# Phi-2 AI Judge Evaluation Demo

This notebook demonstrates how to use the Microsoft Phi-2 model for AI evaluation tasks.
The Phi-2 model is an efficient 2.7B parameter transformer optimized for reasoning and code understanding.

## Features:
- Single model approach for comprehensive evaluation
- Resource-efficient implementation
- Support for multiple evaluation aspects
- Batch processing capabilities
- Response comparison functionality

## Setup and Installation

First, let's install the required dependencies and import necessary modules.

In [None]:
# Install required packages
!pip install torch transformers accelerate

In [None]:
import sys
import os
sys.path.append('../app')

# Import our Phi-2 judge
from models.phi2_judge import get_phi2_judge, Phi2Judge

# Other imports
import json
import time
import pandas as pd
import matplotlib.pyplot as plt
import seaborn as sns

print("✅ All dependencies loaded successfully!")

## Initialize the Phi-2 Judge

Let's create an instance of our Phi-2 judge and check its configuration.

In [None]:
# Get the singleton instance
judge = get_phi2_judge()

# Check model information
model_info = judge.get_model_info()
print("📊 Model Information:")
for key, value in model_info.items():
    print(f"  {key}: {value}")

## Basic Evaluation Example

Let's start with a simple evaluation example to see how the Phi-2 judge works.

In [None]:
# Define a sample prompt and response
sample_prompt = "Explain how machine learning works in simple terms."
sample_response = """
Machine learning is like teaching a computer to recognize patterns and make decisions 
by showing it lots of examples. Instead of programming specific rules, we feed the 
computer data and let it learn from that data. For example, if we want to teach a 
computer to recognize cats in photos, we show it thousands of cat pictures. The 
computer finds patterns in these images and learns what makes a cat look like a cat. 
Then when we show it a new photo, it can predict whether there's a cat in it based 
on what it learned.
"""

print("🔍 Evaluating sample prompt-response pair...")
print(f"Prompt: {sample_prompt}")
print(f"Response: {sample_response.strip()[:100]}...")
print()

In [None]:
# Perform the evaluation
start_time = time.time()
result = judge.evaluate(sample_prompt, sample_response)
evaluation_time = time.time() - start_time

print(f"⏱️ Evaluation completed in {evaluation_time:.2f} seconds")
print(f"📊 Overall Score: {result['overall_score']}/10")
print()
print("📋 Detailed Scores:")
for aspect, score in result['detailed_scores'].items():
    print(f"  {aspect.capitalize()}: {score}/10")

print()
print("💬 Detailed Feedback:")
for aspect, feedback in result['detailed_feedback'].items():
    print(f"  {aspect.capitalize()}: {feedback[:100]}...")

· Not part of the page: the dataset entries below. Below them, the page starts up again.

<file path="src/rtl/bus_arbiter_rr_if.sv">
// bus_arbiter_rr_if: the request/grant bundle shared by the processing cores and the bus arbiter.
//   req         per-core bus request (level)
//   done        per-core release pulse
//   grant       one-hot grant, all-zero when the bus is free
//   bus_sel     index of the owning core (bus/register mux select)
//   bus_busy    high while any grant is asserted
//   reg_load    one-cycle shared-register load enable at grant start
//   timeout_err one-cycle pulse on a forced release
//   timeout_id  core that was last forced off the bus
// Modports: slave = arbiter side, master = core side.
`timescale 1ns/1ps
interface bus_arbiter_rr_if #(
    parameter int unsigned N_REQ = 4,
    parameter int unsigned SEL_W = 2
);
    logic [N_REQ-1:0] req;
    logic [N_REQ-1:0] done;
    logic [N_REQ-1:0] grant;
    logic [SEL_W-1:0] bus_sel;
    logic             bus_busy;
    logic             reg_load;
    logic             timeout_err;
    logic [SEL_W-1:0] timeout_id;

    modport slave (
        input  req, done,
        output grant, bus_sel, bus_busy, reg_load, timeout_err, timeout_id
    );

    modport master (
        output req, done,
        input  grant, bus_sel, bus_busy, reg_load, timeout_err, timeout_id
    );
endinterface

</file>
<file path="src/rtl/bus_arbiter_rr.sv">
// bus_arbiter_rr: round-robin owner selection for the shared 16-bit data bus and its
// load-enabled registers. Grants one core at a time, bounds ownership to MAX_HOLD cycles
// and inserts a one-cycle turnaround between owners.
//   clk    rising-edge clock
//   reset  synchronous, active-high
//   bus    bus_arbiter_rr_if.slave (req/done in; grant, bus_sel, bus_busy, reg_load,
//          timeout_err, timeout_id out, all registered)
`timescale 1ns/1ps
module bus_arbiter_rr #(
    parameter int unsigned N_REQ    = 4,
    parameter int unsigned SEL_W    = 2,
    parameter int unsigned MAX_HOLD = 16,
    parameter int unsigned HOLD_W   = 5
) (
    input  logic             clk,
    input  logic             reset,
    bus_arbiter_rr_if.slave  bus
);

    typedef enum logic [1:0] {
        ST_IDLE = 2'd0,
        ST_BUSY = 2'd1,
        ST_TURN = 2'd2
    } state_t;

    state_t           r_state, w_state_nxt;
    logic [SEL_W-1:0] r_ptr, w_ptr_nxt;
    logic [N_REQ-1:0] r_grant, w_grant_nxt;
    logic [SEL_W-1:0] r_sel, w_sel_nxt;
    logic             r_busy, w_busy_nxt;
    logic             r_load, w_load_nxt;
    logic             r_terr, w_terr_nxt;
    logic [SEL_W-1:0] r_tid, w_tid_nxt;
    logic [HOLD_W-1:0] r_hold, w_hold_nxt;

    logic             w_pick_valid;
    logic [SEL_W-1:0] w_pick_idx;
    logic [SEL_W-1:0] w_cand;
    logic [SEL_W-1:0] w_sel_succ;

    // First requester found scanning ptr, ptr+1, ... modulo N_REQ.
    always_comb begin
        w_pick_valid = 1'b0;
        w_pick_idx   = '0;
        w_cand       = '0;
        for (int i = 0; i < int'(N_REQ); i++) begin
            w_cand = SEL_W'((int'(r_ptr) + i) % int'(N_REQ));
            if (!w_pick_valid && bus.req[w_cand]) begin
                w_pick_valid = 1'b1;
                w_pick_idx   = w_cand;
            end
        end
    end

    // Pointer value after the current owner releases: the core after it, wrapping.
    assign w_sel_succ = (r_sel == SEL_W'(N_REQ - 1)) ? '0 : r_sel + SEL_W'(1);

    // Next-state and registered-output logic.
    always_comb begin
        w_state_nxt = r_state;
        w_ptr_nxt   = r_ptr;
        w_grant_nxt = r_grant;
        w_sel_nxt   = r_sel;
        w_busy_nxt  = r_busy;
        w_load_nxt  = 1'b0;
        w_terr_nxt  = 1'b0;
        w_tid_nxt   = r_tid;
        w_hold_nxt  = r_hold;

        case (r_state)
            ST_IDLE: begin
                if (w_pick_valid) begin
                    w_state_nxt = ST_BUSY;
                    w_grant_nxt = N_REQ'(1) << w_pick_idx;
                    w_sel_nxt   = w_pick_idx;
                    w_busy_nxt  = 1'b1;
                    w_load_nxt  = 1'b1;
                    w_hold_nxt  = HOLD_W'(1);
                end
            end
            ST_BUSY: begin
                // Only the owner's done/req matter; a done in the limit cycle beats the timeout.
                if (bus.done[r_sel] || !bus.req[r_sel]) begin
                    w_state_nxt = ST_TURN;
                    w_grant_nxt = '0;
                    w_busy_nxt  = 1'b0;
                    w_ptr_nxt   = w_sel_succ;
                end else if (r_hold == HOLD_W'(MAX_HOLD)) begin
                    w_state_nxt = ST_TURN;
                    w_grant_nxt = '0;
                    w_busy_nxt  = 1'b0;
                    w_ptr_nxt   = w_sel_succ;
                    w_terr_nxt  = 1'b1;
                    w_tid_nxt   = r_sel;
                end else begin
                    w_hold_nxt  = r_hold + HOLD_W'(1);
                end
            end
            ST_TURN: begin
                // Turnaround cycle: bus idle, bus_sel keeps the previous owner.
                w_state_nxt = ST_IDLE;
            end
            default: begin
                w_state_nxt = ST_IDLE;
                w_grant_nxt = '0;
                w_busy_nxt  = 1'b0;
            end
        endcase
    end

    // State and output registers.
    always_ff @(posedge clk) begin
        if (reset) begin
            r_state <= ST_IDLE;
            r_ptr   <= '0;
            r_grant <= '0;
            r_sel   <= '0;
            r_busy  <= 1'b0;
            r_load  <= 1'b0;
            r_terr  <= 1'b0;
            r_tid   <= '0;
            r_hold  <= '0;
        end else begin
            r_state <= w_state_nxt;
            r_ptr   <= w_ptr_nxt;
            r_grant <= w_grant_nxt;
            r_sel   <= w_sel_nxt;
            r_busy  <= w_busy_nxt;
            r_load  <= w_load_nxt;
            r_terr  <= w_terr_nxt;
            r_tid   <= w_tid_nxt;
            r_hold  <= w_hold_nxt;
        end
    end

    assign bus.grant       = r_grant;
    assign bus.bus_sel     = r_sel;
    assign bus.bus_busy    = r_busy;
    assign bus.reg_load    = r_load;
    assign bus.timeout_err = r_terr;
    assign bus.timeout_id  = r_tid;

endmodule

</file>
<file path="src/flat_wrapper.sv">
// flat-port wrapper written by rule: the top's interface ports become plain ports
module bus_arbiter_rr_flat 
#(
    parameter int unsigned N_REQ    = 4,
    parameter int unsigned SEL_W    = 2,
    parameter int unsigned MAX_HOLD = 16,
    parameter int unsigned HOLD_W   = 5
)
  (clk, reset, bus_req, bus_done, bus_grant, bus_bus_sel, bus_bus_busy, bus_reg_load, bus_timeout_err, bus_timeout_id);
  bus_arbiter_rr_if #(.N_REQ(N_REQ), .SEL_W(SEL_W)) bus_i ();
  input  logic clk;
  input  logic reset;
  input wire logic [$bits(bus_i.req)-1:0] bus_req;
  input wire logic [$bits(bus_i.done)-1:0] bus_done;
  output wire logic [$bits(bus_i.grant)-1:0] bus_grant;
  output wire logic [$bits(bus_i.bus_sel)-1:0] bus_bus_sel;
  output wire logic [$bits(bus_i.bus_busy)-1:0] bus_bus_busy;
  output wire logic [$bits(bus_i.reg_load)-1:0] bus_reg_load;
  output wire logic [$bits(bus_i.timeout_err)-1:0] bus_timeout_err;
  output wire logic [$bits(bus_i.timeout_id)-1:0] bus_timeout_id;
  assign bus_i.req = bus_req;
  assign bus_i.done = bus_done;
  assign bus_grant = bus_i.grant;
  assign bus_bus_sel = bus_i.bus_sel;
  assign bus_bus_busy = bus_i.bus_busy;
  assign bus_reg_load = bus_i.reg_load;
  assign bus_timeout_err = bus_i.timeout_err;
  assign bus_timeout_id = bus_i.timeout_id;
  bus_arbiter_rr #(.N_REQ(N_REQ), .SEL_W(SEL_W), .MAX_HOLD(MAX_HOLD), .HOLD_W(HOLD_W)) u_core (.clk(clk), .reset(reset), .bus(bus_i));
endmodule
</file>
<file path="config.mk">
export PLATFORM = sky130hd
export DESIGN_NAME = bus_arbiter_rr_flat
export DESIGN_NICKNAME = d
export VERILOG_FILES = /design/src/rtl/bus_arbiter_rr_if.sv /design/src/rtl/bus_arbiter_rr.sv /design/src/flat_wrapper.sv
export SDC_FILE = /design/constraint.sdc
export NUM_CORES = 1
export LEC_CHECK = 0
export CORE_ASPECT_RATIO = 0.5
export CORE_MARGIN = 4
export CORE_UTILIZATION = 40
export DETAILED_ROUTE_END_ITERATION = 6
export PLACE_DENSITY_LB_ADDON = 0.2
export REMOVE_ABC_BUFFERS = 1
export SLEW_MARGIN = 10
export SYNTH_ARGS = -nofsm -noshare
export SYNTH_HDL_FRONTEND = slang
export SYNTH_SLANG_ARGS = --single-unit
</file>
<file path="constraint.sdc">
create_clock -name clk -period 2.2 [get_ports clk]
set_input_delay 0.55 -clock clk [delete_from_list [all_inputs] [get_ports clk]]
set_output_delay 0.55 -clock clk [all_outputs]
set_load 0.005 [all_outputs]
</file>
== After elaboration in Yosys (flattened, before gate mapping) ==
Index checks and enable logic that the tools add are counted.
Storage, ports and cells
  flip-flop bits (word level): 20
  bits of input ports: 10
  output and inout port bits: 11
  logic and storage cells: 92
Operators by class
  add/sub/neg operators: 5
  order comparisons: 5
  eq/ne operators: 8
  shift-type cells: 1
  multiplexer cells: 41
  bitwise operators: 4
  reduce and logical (&&, ||, !) cells: 19
Operators by type and width (number)
  $mux 2: 10
  $lt 2x3->1 const B: 5
  $mux 1: 15
  $mux 5: 3
  $bmux 1 s2: 6
  $mux 4: 3
  $pmux 4 s3: 1
  $pmux 5 s2: 1
  $reduce_and 2->1: 3
  $reduce_and 3->1: 2
  $add 5x1->5 const B: 1
  $eq 5x5->1 const B: 1
  $add 2x1->2 const B: 2
  $add 2x2->2 const B: 2
  $eq 2x2->1 const B: 2
  $logic_not 1->1: 4
  $ne 2x2->1 const B: 2
  $not 1->1: 4
  $pmux 2 s2: 1
  $reduce_and 4->1: 1
  $reduce_bool 2->1: 2
  $shl 1x2->4 const A: 1
  $logic_and 1x1->1: 3
  $ne 3x1->1 const B: 1
  7 further kinds: 7

== Logic depth before layout (Yosys ltp) ==
Gate-level depths: netlist of run 1.
  depth in word-level cells: 15
  mapped depth: 6
  gate-level depth less buffers: 6

== Worst setup path before layout of run 1 ==
No wires, ideal clock.
  kind: input to register
  from: input bus_done[3]
  to: register u_core.r_hold[2]
  library setup time: 0.086 ns
  arrival: 1.967 ns
  data required time: 2.114 ns
  setup slack: 0.147 ns
  stages on the path: 5
  path buffers: 1
  cell sequence: nand2b_1 -> mux4_2 -> buf_6 -> or4_1 -> a211oi_1
Between the ends
  longest elaborated chain between the ends: 5
Ends and longest elaborated chain
  start: declaration: line flat_wrapper.sv:14  | input wire logic [$bits(bus_i.done)-1:0] bus_done;
  $bmux 1 s2: line bus_arbiter_rr.sv:83  | if (bus.done[r_sel] || !bus.req[r_sel]) begin
  $mux 1 (not written as such): line bus_arbiter_rr.sv:83
  $logic_or 1x1->1: line bus_arbiter_rr.sv:83
  $ne 2x2->1 (no source line)
  $reduce_and 4->1 (no source line)
  end signal: assignment: line bus_arbiter_rr.sv:132  | r_hold <= w_hold_nxt;
  end: declaration: line bus_arbiter_rr.sv:34  | logic [HOLD_W-1:0] r_hold, w_hold_nxt;
No other way between the ends. The select of a mux whose other input is x is not followed.
A chain may end at the register's enable or synchronous reset.

== Worst setup path after layout of run 1 ==
  from: input bus_req[2]
  to: register u_core.r_hold[3]
Between the ends
  longest elaborated chain between the ends: 14
  elaborated cells between the ends (all ways): 25
  classes of those cells: eq/ne (2); mux (14); reduce/logical (9)
Ends and longest elaborated chain
  start: declaration: line flat_wrapper.sv:13  | input wire logic [$bits(bus_i.req)-1:0] bus_req;
  $bmux 1 s2: line bus_arbiter_rr.sv:48  | if (!w_pick_valid && bus.req[w_cand]) begin
  $mux 1 (not written as such): line bus_arbiter_rr.sv:48
  $mux 1: line bus_arbiter_rr.sv:48
  $logic_not 1->1: line bus_arbiter_rr.sv:48
  $logic_and 1x1->1: line bus_arbiter_rr.sv:48
  $mux 1: line bus_arbiter_rr.sv:48
  $logic_not 1->1: line bus_arbiter_rr.sv:48
  $logic_and 1x1->1: line bus_arbiter_rr.sv:48
  $mux 1: line bus_arbiter_rr.sv:48
  $logic_not 1->1: line bus_arbiter_rr.sv:48
  $logic_and 1x1->1: line bus_arbiter_rr.sv:48
  $mux 1: line bus_arbiter_rr.sv:48
  $ne 2x1->1 (no source line)
  $reduce_and 4->1 (no source line) *
Every way passes the cells marked *; elsewhere a longest branch is shown, timed or not. The select of a mux whose other input is x is not followed.

==> results.yml, run 1 <==
outcome:
  status: "finished, final reports clean"
worst_setup_path:
  critPathKind: "input port to register"
  crit_path_end_kind: "register"
  required_ns: 2.39
  critPathLaunchType: "input port"
  critPathArrivalTime_ns: 2.35
  path_max_fanout: 4
sta:
  setup_viol: 0
  clock.fmax_mhz: 462
  maxSlewHeadroom_pct: 69.6
  post-route-min-period_ns: 2.16
  clock_skew_ns: 0.00521
  tightest_slew_ns: 0.454
  rsz0062_at_grt: "false"
  hold_viol: 0
  period_share_pct: 98.3
  slew_viol_final: 0
  holdWs_ns: 0.476
global_route:
  met3_usage_pct: 5.49
  grt_max_degree: 19
  grt_pass1_vias: 925
  grt_busiest_layer: "met2"
  grt_overflow: 0
  antenna_found_initial: 0
  gr-usage-met2_pct: 22.0
  grt_pass1_wl_um: 4250
  grt_usage_pct: 15.5
  met1_usage_pct: 22.0
final_layout:
  final_cell_mix: "clkdlybuf4s50_1, dfxtp_1, buf_4, nand2b_1, a21oi_1"
  syn2layout_area_growth_pct: 44.7
  num_antenna_cells: 0
  fin_area_um2: 1530
  post-route-util_pct: 64.8
  nets: 171
  final_cell_count_no_fill: 192
  drive_above_1_share_pct: 19.1
clocking:
  cts_tree: "done"
  ctsHoldBuffers: 0
  clock_latency_ns: 0.27
  postCtsSetupBuffers: 0
  root_buffer: "clkbuf_8"
  cts-buffers-inserted: 3
  cts.sinks: 20
  clockBufferDepth: 2
  htree_levels: 1
  path_clk_slew_ns: 0.08
logic_synthesis:
  synth_area_um2: 1060
  synth_xor_xnor_area_share_pct: 0
  ys_seq_elements: 20
  synth-main-ff-cell: "dfxtp_1"
  ys_warn_count: 0
  postSynthAreaPerCell_um2: 9.03
  synth_cells: 117
  async_flop_share_pct: 0
  synth.distinct_cells: 32
  synth-edff-count: 0
  synth_compound_area_share_pct: 20.9
  synthSimpleGateAreaFrac_pct: 26.7
  synthAdderAreaFrac_pct: 3.55
  muxShareOfSynthArea_pct: 7.11
  yosysSeqAreaShare_pct: 37.9
  synth_top_family_by_area: "simple AND/OR/NAND/NOR gates"
die:
  initial_utilization_pct: 44.8
  rows: 12
  die_area_um2: 3580
  coreArea_um2: 2360
  io_pins: 21
  die_w_um: 80.7
  die-height_um: 44.3
detailed_routing:
  wire_per_inst_um: 13.6
  route.detailed.drc: 0
  vias_per_cell: 5.42
  drt-total-wl_um: 2600
  drt_iter0_markers: 41
  firstDrtPassIters: 4
  ant_nets: 0
  via_count: 1040
run:
  max_cap_violations: 0
power:
  max-vdd-ir-drop_uv: 425
  p_per_area_nw_per_um2: 676
  leakage_nw: 0.556
place:
  placed_cell_area_um2: 1440
  dp_cells: 188
  io_buffer_count: 20
  gp_congestion: 0.804
  dpl.hpwl_um: 2020
hold_path:
  hold_path_class: "register to register"
synth_stat cells, types with 2 or more instances:
| cell type | instances | area (um^2) |
|---|---|---|
| or4_1 | 3 | 22.5 |
| nand3_1 | 2 | 10.0 |
| nand4_1 | 3 | 18.8 |
| ha_1 | 3 | 37.5 |
| dfxtp_1 | 20 | 400 |
| a21oi_1 | 10 | 50.1 |
| or3_1 | 3 | 18.8 |
| nor3_1 | 4 | 20.0 |
| a211oi_1 | 2 | 15.0 |
| nand2b_1 | 11 | 68.8 |
| nor2b_1 | 7 | 43.8 |
| mux4_2 | 2 | 45.0 |
| o31ai_1 | 5 | 37.5 |
| clkbuf_1 | 2 | 7.51 |
| o32ai_1 | 4 | 35.0 |
| mux2i_1 | 3 | 30.0 |
| o21ai_0 | 2 | 10.0 |
| nand2_1 | 4 | 15.0 |
| nor4_1 | 2 | 12.5 |
| nor2_1 | 6 | 22.5 |
| o21a_1 | 2 | 15.0 |
| o211ai_1 | 2 | 15.0 |
| inv_1 | 6 | 22.5 |
cells by family after synthesis:
family / count (synthesis)
muxes: 5
DFF: 20
adders and majority gates: 3
buffers and inverters: 9
AOI/OAI and AO/OA: 32
and+or+nand+nor: 48
worst max-delay path, cell delays in order:
cell	delay [ns]
clkdlybuf4s50_1	0.50
nand2b_1	0.08
mux4_2	0.52
or4_1	0.48
a211oi_1	0.22
where the power goes:
part           switching (W)  total, W  internal, W
logic               0.000109  0.000246     0.000137
clock network       0.000132  0.000375     0.000243
registers          0.0000248  0.000411     0.000386
layout make-up:
type,count,area [um^2]
fillers,195,830
multi-input cells,88,634
flip-flops and latches,20,400
repair buffers,39,355
well taps,35,43.8
clock buffers,3,41.3
clock inverters,1,30.0
inverters,6,22.5
final timing paths:
check / slack [ns] / from / to / cells past startpoint
hold reg to reg: 0.48 / u_core.bus.timeout_id[0] / u_core.bus.timeout_id[0] / 2
hold / removal: 0.48 / u_core.bus.timeout_id[0] / u_core.bus.timeout_id[0] / 2
setup / recovery: 0.04 / bus_req[2] / u_core.r_hold[3] / 5
setup reg to reg: 0.34 / u_core.bus.bus_sel[1] / u_core.r_hold[3] / 3
flip-flops by register name, summed over array words and instances, names as in the netlist, 2 cells and up:
register               count
u_core.bus.bus_sel         2
u_core.bus.grant           4
u_core.bus.timeout_id      2
u_core.r_hold              5
u_core.r_ptr               2
u_core.r_state             2
metrics by stage:
stage	power, W	worst slack (ns)	setup TNS (ns)
after CTS	0.00104	0.0164	0
after floorplan	0.000522	0.189	0
after global placement	0.000659	-0.279	-2.26
after detailed placement	0.000661	-0.295	-2.94
after global routing	0.00109	0.00555	0
final	0.00103	0.0375	0
timing repair:
| action | 4_1_cts | 5_1_grt |
|---|---|---|
| gates resized for setup | 0 | 4 |
| setup endpoints to repair | 1 | 7 |
| pin swaps | 1 | 2 |
| gates cloned | 0 | 0 |
per-layer routing:
layer	part of all wire [%]	routed length [um]
met4	0.54	14
met2	42	1090
met1	52	1350
met3	5.8	151
met5	0	0
Power figures use the tool's default switching activity.
==> inputs of run 2 (changes only) <==
- CTS_BUF_LIST: unset -> sky130_fd_sc_hd__clkbuf_16
- SLEW_MARGIN: 10 -> unset
==> run 2 against run 1 <==
Against the previous run: sequential share of layout area shrank 0.55 points; first-iteration DRC count decreased by 7.3%; utilization increased by 1.4 points; register-to-register slack gained 0.02 ns; count of clock-buffer cells in the layout stayed put; non-clock buffer count did not move; sequential power barely moved; via count fell by 1.9%; cell count is the same; hold slack got worse by 0.0027 ns; critical path depth unchanged; critical endpoint unchanged; largest cell class unchanged; highest routed layer unchanged.
==> results.yml, run 2 (synthesized netlist as in run 1, its figures left out) <==
global_route:
  grt_max_degree: 19
  grt_overflow: 0
  grt_usage_pct: 15.9
  grt_pass1_vias: 918
  grt_pass1_wl_um: 4350
  antenna_found_initial: 0
final_layout:
  regMostFlops: "u_core.r_hold"
  drive_above_1_share_pct: 19.1
  final_cell_count_no_fill: 192
  num_antenna_cells: 0
  syn2layout_area_growth_pct: 47.7
  largest_register_ffs: 5
  nets: 171
  final_cell_mix: "dfxtp_1, clkdlybuf4s50_1, buf_4, nand2b_1, a21oi_1"
  final_common_cell: "dfxtp_1"
  num-fill-cells: 190
  post-route-util_pct: 66.2
sta:
  clock_skew_ns: 0.00610
  rsz0062_at_grt: "false"
  slew_viol_final: 0
  tightest_slew_ns: 0.447
  clock.fmax_mhz: 465
  hold_viol: 0
  setup_viol: 0
  period_share_pct: 97.7
  post-route-min-period_ns: 2.15
  maxSlewHeadroom_pct: 70.0
die:
  die_area_um2: 3580
  rows: 12
  initial_utilization_pct: 44.8
  io_pins: 21
  coreArea_um2: 2360
  die_w_um: 80.7
  die-height_um: 44.3
worst_setup_path:
  path_max_fanout: 4
  critPathKind: "input port to register"
  crit_path_end_kind: "register"
  critPathTopFamily: "simple AND/OR/NAND/NOR gates"
  critPathArrivalTime_ns: 2.33
  critPathLaunchType: "input port"
  crit_chain: "clkdlybuf4s50_1, nand2b_1, mux4_2, or4_1, a211oi_1"
  critPathMaxStageDelay_ns: 0.52
  critical-path-slowest-cell: "mux4_2"
  path_buf_inv: 1
  required_ns: 2.38
clocking:
  htree_levels: 1
  clock_latency_ns: 0.26
  path_clk_slew_ns: 0.06
  postCtsSetupBuffers: 0
  cts.sinks: 20
  ctsHoldBuffers: 0
  root_buffer: "clkbuf_16"
  clockBufferDepth: 2
  cts-buffers-inserted: 3
  cts_tree: "done"
detailed_routing:
  firstDrtPassIters: 4
  drt_iter0_markers: 38
  ant_nets: 0
  vias_per_cell: 5.31
  drt-total-wl_um: 2710
  route.detailed.drc: 0
  wire_per_inst_um: 14.1
  via_count: 1020
place:
  dpl.hpwl_um: 2020
  gp_congestion: 0.804
  io_buffer_count: 20
  dp_cells: 188
power:
  clkPwrFrac_pct: 43.4
  netSwitchingFraction_pct: 24.0
  p_comb_share_pct: 21.2
  seq_power_share_pct: 35.5
  p_total_w: 0.00116
  power.switching_w: 0.000279
  leakage_nw: 0.573
  internal_power_w: 0.000884
  max-vdd-ir-drop_uv: 339
  p_per_area_nw_per_um2: 746
outcome:
  status: "finished, final reports clean"
run:
  max_cap_violations: 0
hold_path:
  hold_path_class: "register to register"
[run 2: changes by cell type in the layout (fill, tap and decap cells not counted), sizes merged]
cell | before | now
clkdlybuf4s50 | 20 | 19
dlygate4sd2 | 0 | 1
[run 2: layout make-up]
cell class | instances | area, um^2 | area share (%)
Sequential cell | 20 | 400 | 25.7
Inverter | 6 | 22.5 | 1.44
Timing Repair Buffer | 39 | 354 | 22.7
Clock buffer | 3 | 75.1 | 4.81
Multi-Input combinational cell | 88 | 634 | 40.7
Clock inverter | 1 | 30.0 | 1.92
Tap cell | 35 | 43.8 | 2.81
[run 2: layer usage]
metal	vias up	routed length (um)	part of all wire, %	track usage [%]
li1	523	-	-	-
met1	475	1380	51	22.7
met2	20	1170	43	23.2
met3	2	152	5.6	5.08
met4	0	8	0.30	4.04
met5	-	0	0	0
[run 2: timing repair]
action	CTS	global route
endpoints found under the setup margin	1	9
resized for setup	1	4
pin swaps	1	3
[run 2: worst reg2reg max path, cell delays in order, from the launching register on]
cell and delay (ns):
dfxtp_1 0.49, mux4_2 0.61, or4_1 0.48, a211oi_1 0.19
[run 2: power by group through the flow]
stage	clock network (W)	logic [W]	registers (W)
6_report	0.000504	0.000246	0.000413
2_1_floorplan	0	0.000107	0.000415
5_1_grt	0.000531	0.000269	0.000417
3_3_place_gp	0	0.000240	0.000419
3_5_place_dp	0	0.000242	0.000419
4_1_cts	0.000515	0.000243	0.000412
[run 2: stage by stage]
step / cell area, um^2 / setup TNS [ns] / setup slack, ns / hold WS (ns)
after floorplan: 1040 / 0 / 0.189 / 0.458
after global placement: 1440 / -2.26 / -0.279 / 0.460
after detailed placement: 1440 / -2.94 / -0.295 / 0.465
after CTS: 1540 / 0 / 0.00504 / 0.477
after global routing: 1560 / 0 / 0.000367 / 0.486
final: 1560 / 0 / 0.0516 / 0.473
[run 2: final timing paths]
path / startpoint / endpoint / slack [ns] / cells after the start
hold / removal: u_core.bus.timeout_id[0] / u_core.bus.timeout_id[0] / 0.47 / 2
setup / recovery: bus_done[2] / u_core.r_hold[3] / 0.05 / 5
setup reg to reg: u_core.bus.bus_sel[1] / u_core.r_hold[3] / 0.36 / 3
hold reg to reg: u_core.bus.timeout_id[0] / u_core.bus.timeout_id[0] / 0.47 / 2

## Custom Weight Evaluation

You can customize the importance of different evaluation aspects by providing custom weights.

In [None]:
# Define custom weights (prioritizing relevance and accuracy)
custom_weights = {
    "relevance": 0.4,
    "accuracy": 0.4,
    "coherence": 0.15,
    "completeness": 0.05
}

print("🎯 Custom weighted evaluation:")
print(f"Weights: {custom_weights}")
print()

# Evaluate with custom weights
weighted_result = judge.evaluate(sample_prompt, sample_response, weights=custom_weights)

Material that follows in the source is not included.